抗Sm抗体とは・・・
抗Sm抗体(こうえすえむこうたい、anti-Sm antibody)とは、抗核抗体群の一種である。全身性エリテマトーデス(SLE)に見られる特異的な自己抗体とされる。
抗Sm抗体の名は、1966年にSmithという名の全身性エリテマトーデスの患者血清から見出されたことに由来する。
抗核抗体は、自己の細胞核を構成する成分に反応する自己抗体である。
抗Sm抗体の対応抗原分子は、核内低分子リボヌクレオタンパク質(snRNP)のU1-RNP・U2-RNP・U4/6-RNP・U5-RNPである。また、間接蛍光抗体法では斑紋型を示す。
臨床
全身性エリテマトーデスでは、抗Sm抗体以外にも、抗ds-DNA抗体、抗ss-DNA抗体、抗U1-RNP抗体などの他の自己抗体を認めることもある。しかし、これらは他の疾患でも陽性となりうる。

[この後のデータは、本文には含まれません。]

[src/rtl/masked_sbox_sequencer_if.sv]
// Handshake bundle around the masked S-box sequencer: round-datapath input,
// core drive/sample, fresh-randomness request and result output.
interface masked_sbox_sequencer_if #(
   parameter int SHARES = 5,
   parameter int WIDTH  = 4
);
   logic                      in_valid;
   logic                      in_ready;
   logic [SHARES*WIDTH-1:0]   in_shares;
   logic [SHARES*WIDTH-1:0]   core_in;
   logic                      core_en;
   logic [SHARES*WIDTH-1:0]   core_out;
   logic                      rnd_valid;
   logic                      rnd_req;
   logic                      out_valid;
   logic                      out_ready;
   logic [SHARES*WIDTH-1:0]   out_shares;
   logic                      Synch;
   logic                      busy;

   // The sequencer itself.
   modport slave (
      input  in_valid, in_shares, core_out, rnd_valid, out_ready,
      output in_ready, core_in, core_en, rnd_req, out_valid, out_shares, Synch, busy
   );

   // The surrounding datapath, randomness source and core.
   modport master (
      output in_valid, in_shares, core_out, rnd_valid, out_ready,
      input  in_ready, core_in, core_en, rnd_req, out_valid, out_shares, Synch, busy
   );
endinterface

[src/rtl/masked_sbox_sequencer.sv]
// Control and buffering shell for a register-stage masked S-box core.
// Iterative mode keeps one operation in flight (IDLE -> RUN -> CAP); pipelined
// mode tracks occupancy with a valid shift register and accepts one per cycle.
// The core only advances on cycles where fresh randomness is available and the
// result can go somewhere; shares are only ever moved, never recombined.
module masked_sbox_sequencer #(
   parameter int SHARES    = 5,
   parameter int WIDTH     = 4,
   parameter int LATENCY   = 10,
   parameter int PIPELINED = 0
) (
   input  logic                  clk,
   input  logic                  rst,
   masked_sbox_sequencer_if.slave bus
);

   localparam int W     = SHARES * WIDTH;
   localparam int CNT_W = (LATENCY > 1) ? $clog2(LATENCY) : 1;

   typedef enum logic [1:0] {
      S_IDLE,
      S_RUN,
      S_CAP
   } state_t;

   state_t           r_state;
   state_t           w_state_nxt;
   logic [CNT_W-1:0] r_cnt;
   logic [LATENCY:0] r_v;          // r_v[0] tracks core_in, r_v[k] tracks core stage k-1
   logic             r_armed;      // low during reset and for the first edge after it
   logic [W-1:0]     r_core_in;
   logic [W-1:0]     r_out_shares;
   logic             r_out_valid;
   logic             r_synch;

   logic             w_in_ready;
   logic             w_core_en;
   logic             w_load;
   logic             w_stall;
   logic             w_accept;
   logic             w_cnt_last;

   // Arm the block one edge after reset so no combinational output is high in reset.
   always_ff @(posedge clk or negedge rst) begin
      // NOTE: every register uses <= so all flops sample pre-edge values together.
      if (!rst) r_armed <= 1'b0;
      else      r_armed <= 1'b1;
   end

   // Next-state, handshake and core-enable decode for both modes.
   always_comb begin
      // NOTE: defaults first so no path leaves a signal unassigned (no latches).
      w_state_nxt = r_state;
      w_in_ready  = 1'b0;
      w_core_en   = 1'b0;
      w_load      = 1'b0;
      w_stall     = 1'b1;
      w_cnt_last  = (r_cnt == CNT_W'(LATENCY - 1));

      if (PIPELINED != 0) begin
         // The pipe only freezes when its head cannot be unloaded or randomness is missing.
         w_stall    = (r_out_valid && !bus.out_ready && r_v[LATENCY]) || !bus.rnd_valid;
         w_in_ready = r_armed && !w_stall;
         w_core_en  = r_armed && !w_stall;
         w_load     = w_core_en && r_v[LATENCY];
      end else begin
         unique case (r_state)
            S_IDLE: begin
               w_in_ready = r_armed;
               if (r_armed && bus.in_valid) w_state_nxt = S_RUN;
            end
            S_RUN: begin
               w_core_en = bus.rnd_valid;
               if (bus.rnd_valid && w_cnt_last) w_state_nxt = S_CAP;
            end
            S_CAP: begin
               // Core stays frozen here until the output register can take the result.
               if (!r_out_valid || bus.out_ready) begin
                  w_load      = 1'b1;
                  w_state_nxt = S_IDLE;
               end
            end
            default: w_state_nxt = S_IDLE;
         endcase
      end

      w_accept = bus.in_valid && w_in_ready;
   end

   // Iterative FSM state register.
   always_ff @(posedge clk or negedge rst) begin
      if (!rst) r_state <= S_IDLE;
      else      r_state <= w_state_nxt;
   end

   // Count enabled core edges during RUN.
   always_ff @(posedge clk or negedge rst) begin
      if (!rst)                               r_cnt <= '0;
      else if (w_accept)                      r_cnt <= '0;
      else if (r_state == S_RUN && w_core_en) r_cnt <= r_cnt + CNT_W'(1);
   end

   // Pipelined occupancy: shifts in lock-step with the core registers.
   always_ff @(posedge clk or negedge rst) begin
      if (!rst)                             r_v <= '0;
      else if (PIPELINED != 0 && w_core_en) r_v <= {r_v[LATENCY-1:0], w_accept};
   end

   // Input share register presented to the core; held between accepts.
   always_ff @(posedge clk or negedge rst) begin
      if (!rst)          r_core_in <= '0;
      else if (w_accept) r_core_in <= bus.in_shares;
   end

   // Output register: a load wins over a drain on the same edge.
   always_ff @(posedge clk or negedge rst) begin
      if (!rst) begin
         r_out_shares <= '0;
         r_out_valid  <= 1'b0;
      end else if (w_load) begin
         r_out_shares <= bus.core_out;
         r_out_valid  <= 1'b1;
      end else if (bus.out_ready) begin
         r_out_valid  <= 1'b0;
      end
   end

   // Synch marks the first cycle each new result is visible.
   always_ff @(posedge clk or negedge rst) begin
      if (!rst) r_synch <= 1'b0;
      else      r_synch <= w_load;
   end

   assign bus.in_ready   = w_in_ready;
   assign bus.core_in    = r_core_in;
   assign bus.core_en    = w_core_en;
   assign bus.rnd_req    = w_core_en;
   assign bus.out_valid  = r_out_valid;
   assign bus.out_shares = r_out_shares;
   assign bus.Synch      = r_synch;
   assign bus.busy       = (r_state != S_IDLE) || (|r_v) || r_out_valid;

endmodule

[src/flat_wrapper.sv]
// flat-port wrapper written by rule: the top's interface ports become plain ports
module masked_sbox_sequencer_flat 
#(
   parameter int SHARES    = 5,
   parameter int WIDTH     = 4,
   parameter int LATENCY   = 10,
   parameter int PIPELINED = 0
)
  (clk, rst, bus_in_valid, bus_in_shares, bus_core_out, bus_rnd_valid, bus_out_ready, bus_in_ready, bus_core_in, bus_core_en, bus_rnd_req, bus_out_valid, bus_out_shares, bus_Synch, bus_busy);
  masked_sbox_sequencer_if #(.SHARES(SHARES), .WIDTH(WIDTH)) bus_i ();
  input  logic clk;
  input  logic rst;
  input wire logic [$bits(bus_i.in_valid)-1:0] bus_in_valid;
  input wire logic [$bits(bus_i.in_shares)-1:0] bus_in_shares;
  input wire logic [$bits(bus_i.core_out)-1:0] bus_core_out;
  input wire logic [$bits(bus_i.rnd_valid)-1:0] bus_rnd_valid;
  input wire logic [$bits(bus_i.out_ready)-1:0] bus_out_ready;
  output wire logic [$bits(bus_i.in_ready)-1:0] bus_in_ready;
  output wire logic [$bits(bus_i.core_in)-1:0] bus_core_in;
  output wire logic [$bits(bus_i.core_en)-1:0] bus_core_en;
  output wire logic [$bits(bus_i.rnd_req)-1:0] bus_rnd_req;
  output wire logic [$bits(bus_i.out_valid)-1:0] bus_out_valid;
  output wire logic [$bits(bus_i.out_shares)-1:0] bus_out_shares;
  output wire logic [$bits(bus_i.Synch)-1:0] bus_Synch;
  output wire logic [$bits(bus_i.busy)-1:0] bus_busy;
  assign bus_i.in_valid = bus_in_valid;
  assign bus_i.in_shares = bus_in_shares;
  assign bus_i.core_out = bus_core_out;
  assign bus_i.rnd_valid = bus_rnd_valid;
  assign bus_i.out_ready = bus_out_ready;
  assign bus_in_ready = bus_i.in_ready;
  assign bus_core_in = bus_i.core_in;
  assign bus_core_en = bus_i.core_en;
  assign bus_rnd_req = bus_i.rnd_req;
  assign bus_out_valid = bus_i.out_valid;
  assign bus_out_shares = bus_i.out_shares;
  assign bus_Synch = bus_i.Synch;
  assign bus_busy = bus_i.busy;
  masked_sbox_sequencer #(.SHARES(SHARES), .WIDTH(WIDTH), .LATENCY(LATENCY), .PIPELINED(PIPELINED)) u_core (.clk(clk), .rst(rst), .bus(bus_i));
endmodule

これと比べて抗Sm抗体は、全身性エリテマトーデスに対しての検出率は低いが、他の疾患ではほとんど検出されず特異度は非常に高い。そのため、抗Sm抗体は全身性エリテマトーデスに特異的な自己抗体であると考えられている。
混合性結合組織病と全身性エリテマトーデスは臨床症状が重複するため、その鑑別には抗Sm抗体が有用である。また、全身性エリテマトーデスの診断基準にも含まれる。
抗Sm抗体陽性の全身性エリテマトーデスの特徴として、遅発腎症が知られている。
抗Sm抗体陽性例では、初診時に尿蛋白が陰性であっても、経過中に持続性たんぱく尿の出現が抗Sm抗体陰性例に比べて多い。